## PyTorch Tutorial

IFT6135 – Representation Learning

A Deep Learning Course, January 2018

By Chin-Wei Huang 

(Adapted from Sandeep Subramanian's 2017 MILA tutorial)

## Creating Your Own Modules

### `torch.nn.module`

In [17]:
import numpy as np
from __future__ import print_function

In [33]:
import torch
import torch.nn as nn
from torch.nn.parameter import Parameter
from torch.autograd import Variable

import math
import numpy as np

``nn.Module`` is base class for all neural network modules.

You should also write your modules as sub-class of ``nn.Module``, so that it can inherit the following attributes:

* *Recursive structure*: you can wrap an instantiation of a Module class with another one, which stores the inner one as its parent

* cudafiability: you can easily cudafy the whole sequence of modules using `model.cuda()`

* *Serializable*: you can save your trained model (checkpoint, early stopping ...) using ``torch.save``, ``torch.load``

etc. 


In [None]:
# http://pytorch.org/docs/master/nn.html#linear-layers
class Linear(nn.Module):
    r"""Applies a linear transformation to the incoming data: :math:`y = Ax + b`

    Args:
        in_features: size of each input sample
        out_features: size of each output sample
        bias: If set to False, the layer will not learn an additive bias. Default: True

    Shape:
        - Input: :math:`(N, in\_features)`
        - Output: :math:`(N, out\_features)`

    Attributes:
        weight: the learnable weights of the module of shape (out_features x in_features)
        bias:   the learnable bias of the module of shape (out_features)

    Examples::

        >>> m = nn.Linear(20, 30)
        >>> input = autograd.Variable(torch.randn(128, 20))
        >>> output = m(input)
        >>> print(output.size())
    """

    def __init__(self, in_features, out_features, bias=True):
        super(Linear, self).__init__()
        self.in_features = in_features
        self.out_features = out_features
        self.weight = Parameter(torch.Tensor(out_features, in_features))
        if bias:
            self.bias = Parameter(torch.Tensor(out_features))
        else:
            self.register_parameter('bias', None)
        self.reset_parameters()

    def reset_parameters(self):
        stdv = 1. / math.sqrt(self.weight.size(1))
        self.weight.data.uniform_(-stdv, stdv)
        if self.bias is not None:
            self.bias.data.uniform_(-stdv, stdv)

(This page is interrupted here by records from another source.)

This is an optimization exercise on Yosys and OpenROAD, whose aim is a short achievable clock period and few clock cycles, not a production implementation.
In this exercise RTL edits were held to simulation tests only and were not proved equivalent to the original.
No activity file was given, so power comes from the tool's default toggle rates.

--- flow/design.v ---
module vp64_core (
    input  wire        clk,
    input  wire        rst,           
    output reg         mem_req,
    output reg         mem_we,
    output reg  [15:0] mem_addr,
    output reg  [63:0] mem_wdata,
    input  wire        mem_ready,
    input  wire [63:0] mem_rdata,
    output reg         diag_valid,
    output reg  [2:0]  diag_kind,
    output reg  [63:0] diag_info,
    output reg  [63:0] diag_value,
    output reg  [5:0]  diag_op,
    output reg  [3:0]  diag_slot
);
    localparam [63:0] SENTINEL = 64'hDEAD_BEEF_0BAD_F00D;
    localparam [5:0] OP_NOP  = 6'd0,  OP_BRA  = 6'd1,  OP_BZ   = 6'd2,  OP_BC   = 6'd3,
                     OP_CALL = 6'd4,  OP_RFS  = 6'd5,  OP_NEXT = 6'd6,  OP_TIMES= 6'd7,
                     OP_LDRP = 6'd8,  OP_LDXP = 6'd9,  OP_LDI  = 6'd10, OP_LDX  = 6'd11,
                     OP_OR   = 6'd12, OP_STXP = 6'd13, OP_RR8  = 6'd14, OP_STX  = 6'd15,
                     OP_COM  = 6'd16, OP_SHL  = 6'd17, OP_SHR  = 6'd18, OP_MULS = 6'd19,
                     OP_XOR  = 6'd20, OP_AND  = 6'd21, OP_DIVS = 6'd22, OP_ADD  = 6'd23,
                     OP_POP  = 6'd24, OP_TX   = 6'd25, OP_DUP  = 6'd26, OP_OVER = 6'd27,
                     OP_PUSH = 6'd28, OP_XT   = 6'd29, OP_DROP = 6'd30;
    localparam [2:0] D_PC_WRAP = 3'd1, D_READ_WRAP = 3'd2, D_WRITE_WRAP = 3'd3,
                     D_UNIMPL  = 3'd4, D_UNKNOWN   = 3'd5, D_OFFSLOT    = 3'd6;
    localparam [1:0] S_FETCH = 2'd0,    
                     S_FDATA = 2'd1,    
                     S_EXEC  = 2'd2,    
                     S_LDATA = 2'd3;    
    reg [63:0] T, X, R, pc, ip, IR;
    reg [3:0]  cursor;
    reg [63:0] pb [0:15];
    reg [63:0] rb [0:15];
    reg [3:0]  psp, rsp;
    reg [1:0]  state;
    reg [5:0] op;
    always @(*) begin
        case (cursor)
            4'd1:    op = IR[63:58];
            4'd2:    op = IR[57:52];
            4'd3:    op = IR[51:46];
            4'd4:    op = IR[45:40];
            4'd5:    op = IR[39:34];
            4'd6:    op = IR[33:28];
            4'd7:    op = IR[27:22];
            4'd8:    op = IR[21:16];
            4'd9:    op = IR[15:10];
            default: op = IR[9:4];
        endcase
    end
    wire [63:0] operand = {{10{IR[57]}}, IR[57:4]};
    wire [63:0] target  = ip + operand;
    wire [63:0] pb_top  = pb[psp];
    wire [63:0] rb_top  = rb[rsp];
    wire [3:0]  psp_up  = psp + 4'd1;
    wire [3:0]  rsp_up  = rsp + 4'd1;
    wire [3:0]  cursor_inc = cursor + 4'd1;
    wire is_load  = (op == OP_LDRP) || (op == OP_LDXP) || (op == OP_LDI) || (op == OP_LDX);
    wire is_store = (op == OP_STXP) || (op == OP_STX);
    wire is_opbr  = (op == OP_BRA) || (op == OP_BZ) || (op == OP_BC) ||
                    (op == OP_CALL) || (op == OP_NEXT);
    reg [63:0] load_addr;
    always @(*) begin
        case (op)
            OP_LDRP: load_addr = R;
            OP_LDI:  load_addr = pc;
            default: load_addr = X;
        endcase
    end
    always @(*) begin
        mem_req   = 1'b0;
        mem_we    = 1'b0;
        mem_addr  = pc[15:0];
        mem_wdata = T;
        case (state)
            S_FETCH: begin
                mem_req  = 1'b1;
                mem_addr = pc[15:0];
            end
            S_EXEC: begin
                if (is_load) begin
                    mem_req  = 1'b1;
                    mem_addr = load_addr[15:0];
                end else if (is_store) begin
                    mem_req  = 1'b1;
                    mem_we   = 1'b1;
                    mem_addr = X[15:0];
                end
            end
            default: ;
        endcase
    end
    wire taken = mem_req && mem_ready;
    integer i;
    task advance;
        begin
            cursor <= cursor_inc;
            state  <= (cursor_inc > 4'd10) ? S_FETCH : S_EXEC;
        end
    endtask
    task transfer(input [63:0] dest);
        begin
            pc     <= dest;
            cursor <= 4'd0;
            state  <= S_FETCH;
        end
    endtask
    task push_p(input [63:0] v);
        begin
            psp      <= psp_up;
            pb[psp_up] <= v;
        end
    endtask
    task push_r(input [63:0] v);
        begin
            rsp        <= rsp_up;
            rb[rsp_up] <= v;
        end
    endtask
    task emit(input [2:0] kind, input [63:0] info, input [63:0] value);
        begin
            diag_valid <= 1'b1;
            diag_kind  <= kind;
            diag_info  <= info;
            diag_value <= value;
            diag_op    <= op;
            diag_slot  <= cursor;
        end
    endtask
    always @(posedge clk) begin
        if (rst) begin
            T      <= 64'd0;
            X      <= 64'd0;
            R      <= 64'd0;
            pc     <= 64'd0;
            ip     <= 64'd0;
            IR     <= 64'd0;
            cursor <= 4'd0;
            psp    <= 4'd0;
            rsp    <= 4'd0;
            for (i = 0; i < 16; i = i + 1) begin
                pb[i] <= 64'd0;
                rb[i] <= 64'd0;
            end
            state      <= S_FETCH;
            diag_valid <= 1'b0;
            diag_kind  <= 3'd0;
            diag_info  <= 64'd0;
            diag_value <= 64'd0;
            diag_op    <= 6'd0;
            diag_slot  <= 4'd0;
        end else begin
            diag_valid <= 1'b0;
            case (state)
                S_FETCH: begin
                    if (taken) begin
                        ip <= pc;
                        pc <= {48'd0, pc[15:0]} + 64'd1;
                        if (pc[63:16] != 48'd0)
                            emit(D_PC_WRAP, pc, 64'd0);
                        state <= S_FDATA;
                    end
                end
                S_FDATA: begin
                    IR     <= mem_rdata;
                    cursor <= 4'd1;
                    state  <= S_EXEC;
                end
                S_EXEC: begin
                    if (is_opbr && cursor != 4'd1)
                        emit(D_OFFSLOT, ip, 64'd0);
                    case (op)
                        OP_BRA:  transfer(target);
                        OP_BZ:   if (T == 64'd0) transfer(target); else advance;
                        OP_BC:   if (T[63]) transfer(target); else advance;
                        OP_CALL: begin
                            push_r(R);
                            R <= pc;
                            transfer(target);
                        end
                        OP_RFS: begin
                            R   <= rb_top;
                            rsp <= rsp - 4'd1;
                            transfer(R);
                        end
                        OP_NEXT: begin
                            if (R != 64'd0) begin
                                R <= R - 64'd1;
                                transfer(target);
                            end else advance;
                        end
                        OP_TIMES: begin
                            if (R != 64'd0) begin
                                R <= R - 64'd1;
                                transfer(ip);
                            end else advance;
                        end
                        OP_LDRP, OP_LDXP, OP_LDI, OP_LDX: begin
                            if (taken) begin
                                if (load_addr[63:16] != 48'd0)
                                    emit((op == OP_LDI) ? D_PC_WRAP : D_READ_WRAP, load_addr, 64'd0);
                                state <= S_LDATA;
                            end
                        end
                        OP_STXP, OP_STX: begin
                            if (taken) begin
                                if (X[63:16] != 48'd0)
                                    emit(D_WRITE_WRAP, X, T);
                                T   <= pb_top;
                                psp <= psp - 4'd1;
                                if (op == OP_STXP)
                                    X <= X + 64'd1;
                                advance;
                            end
                        end
                        OP_OR, OP_XOR, OP_AND, OP_ADD: begin
                            case (op)
                                OP_OR:   T <= T | pb_top;
                                OP_XOR:  T <= T ^ pb_top;
                                OP_AND:  T <= T & pb_top;
                                default: T <= T + pb_top;
                            endcase
                            psp <= psp - 4'd1;
                            advance;
                        end
                        OP_RR8:  begin T <= {T[7:0], T[63:8]}; advance; end
                        OP_COM:  begin T <= ~T;                advance; end
                        OP_SHL:  begin T <= {T[62:0], 1'b0};   advance; end
                        OP_SHR:  begin T <= {1'b0, T[63:1]};   advance; end
                        OP_MULS, OP_DIVS: begin
                            T <= SENTINEL;
                            emit(D_UNIMPL, ip, 64'd0);
                            advance;
                        end
                        OP_POP: begin
                            push_p(T);
                            T   <= R;
                            R   <= rb_top;
                            rsp <= rsp - 4'd1;
                            advance;
                        end
                        OP_TX: begin
                            push_p(T);
                            T <= X;
                            advance;
                        end
                        OP_DUP: begin
                            push_p(T);
                            advance;
                        end
                        OP_OVER: begin
                            push_p(T);
                            T <= pb_top;
                            advance;
                        end
                        OP_PUSH: begin
                            push_r(R);
                            R   <= T;
                            T   <= pb_top;
                            psp <= psp - 4'd1;
                            advance;
                        end
                        OP_XT: begin
                            X   <= T;
                            T   <= pb_top;
                            psp <= psp - 4'd1;
                            advance;
                        end
                        OP_DROP: begin
                            T   <= pb_top;
                            psp <= psp - 4'd1;
                            advance;
                        end
                        OP_NOP: advance;
                        default: begin
                            emit(D_UNKNOWN, ip, 64'd0);
                            advance;
                        end
                    endcase
                end
                S_LDATA: begin
                    push_p(T);
                    T <= mem_rdata;
                    case (op)
                        OP_LDRP: R  <= R + 64'd1;
                        OP_LDXP: X  <= X + 64'd1;
                        OP_LDI:  pc <= {48'd0, pc[15:0]} + 64'd1;
                        default: ;
                    endcase
                    advance;
                end
            endcase
        end
    end
endmodule
Background: an optimization exercise with open tools, aiming at small area and a short achievable clock period. Do not read the settings as production practice.
The RTL was checked by simulation tests, not by an equivalence proof against the original design.
Power figures rest on the tool's default switching activity, not on a simulated workload.

Setup of the previous run:
==> module rbcmd_rb, before the edit <==
module rbcmd_rb #(
    parameter C  = 200,
    parameter W  = 8,
    parameter SW = 8
) (
    input  wire          clk,
    input  wire          rst,
    input  wire          clr,
    input  wire          wr_en,
    input  wire [7:0]    wr_data,
    input  wire          rd_en,
    output wire [7:0]    rd_data,
    output wire          empty,
    output wire          full,
    output wire [SW-1:0] size
);
    reg [8*C-1:0] sr;        
    reg [SW-1:0]  cnt;
    reg           empty_q;
    reg           full_q;
    assign size  = cnt;
    assign empty = empty_q;
    assign full  = full_q;
    wire fire = rd_en && !empty_q && !clr;
    always @(posedge clk)
        if (wr_en)
            sr <= {sr[8*C-9:0], wr_data};
    always @(posedge clk) begin
        if (rst || clr) begin
            cnt     <= {SW{1'b0}};
            empty_q <= 1'b1;
            full_q  <= 1'b0;
        end else if (wr_en && !fire) begin
            if (!full_q)
                cnt <= cnt + 1'b1;
            empty_q <= 1'b0;
            full_q  <= full_q || (cnt == C - 1);
        end else if (fire && !wr_en) begin
            cnt     <= cnt - 1'b1;
            empty_q <= (cnt == 1);
            full_q  <= 1'b0;
        end
    end
    wire [7:0]  col;
    wire [25:0] row;
    genvar g, b;
    generate
        for (g = 0; g < 8; g = g + 1) begin : g_col
            assign col[g] = (cnt[2:0] == g);
        end
        for (g = 0; g < 26; g = g + 1) begin : g_row
            assign row[g] = (cnt[7:3] == g);
        end
    endgenerate
    wire [8*208-1:0] slot = {{8*(208-C-1){1'b0}}, sr, sr[7:0]};
    wire [7:0] rv [0:25];
    generate
        for (g = 0; g < 25; g = g + 1) begin : g_rv
            for (b = 0; b < 8; b = b + 1) begin : g_bit
                wire x_n, y_n, z_n;
                rbcmd_ao3 u_x (.s0(col[0]), .s1(col[1]), .s2(col[2]),
                               .d0(slot[64*g + 8*0 + b]), .d1(slot[64*g + 8*1 + b]),
                               .d2(slot[64*g + 8*2 + b]), .y_n(x_n));
                rbcmd_ao3 u_y (.s0(col[3]), .s1(col[4]), .s2(col[5]),
                               .d0(slot[64*g + 8*3 + b]), .d1(slot[64*g + 8*4 + b]),
                               .d2(slot[64*g + 8*5 + b]), .y_n(y_n));
                rbcmd_ao3 u_z (.s0(col[6]), .s1(col[7]), .s2(col[0]),
                               .d0(slot[64*g + 8*6 + b]), .d1(slot[64*g + 8*7 + b]),
                               .d2(slot[64*g + 8*0 + b]), .y_n(z_n));
                assign rv[g][b] = ~(x_n & y_n & z_n);
            end
        end
    endgenerate
    assign rv[25] = slot[8*C +: 8];
    generate
        for (b = 0; b < 8; b = b + 1) begin : g_rd
            wire [8:0] t_n;
            for (g = 0; g < 8; g = g + 1) begin : g_t
                rbcmd_ao3 u_t (.s0(row[3*g]), .s1(row[3*g+1]), .s2(row[3*g+2]),
                               .d0(rv[3*g][b]), .d1(rv[3*g+1][b]), .d2(rv[3*g+2][b]),
                               .y_n(t_n[g]));
            end
            rbcmd_ao3 u_t8 (.s0(row[24]), .s1(row[25]), .s2(row[0]),
                            .d0(rv[24][b]), .d1(rv[25][b]), .d2(rv[0][b]),
                            .y_n(t_n[8]));
            assign rd_data[b] = ~&t_n;
        end
    endgenerate
endmodule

    def forward(self, input):
        if self.bias is None:
            return self._backend.Linear()(input, self.weight)
        else:
            return self._backend.Linear()(input, self.weight, self.bias)

    def __repr__(self):
        return self.__class__.__name__ + ' (' \
            + str(self.in_features) + ' -> ' \
            + str(self.out_features) + ')'


In [28]:
class MyLinear(nn.Module):
    
    def __init__(self, in_features, out_features, bias=True):
        super(MyLinear, self).__init__()
        self.in_features = in_features
        self.out_features = out_features
        self.weight = Parameter(torch.Tensor(in_features, out_features))
        if bias:
            self.bias = Parameter(torch.Tensor(out_features))
        else:
            self.register_parameter('bias', None)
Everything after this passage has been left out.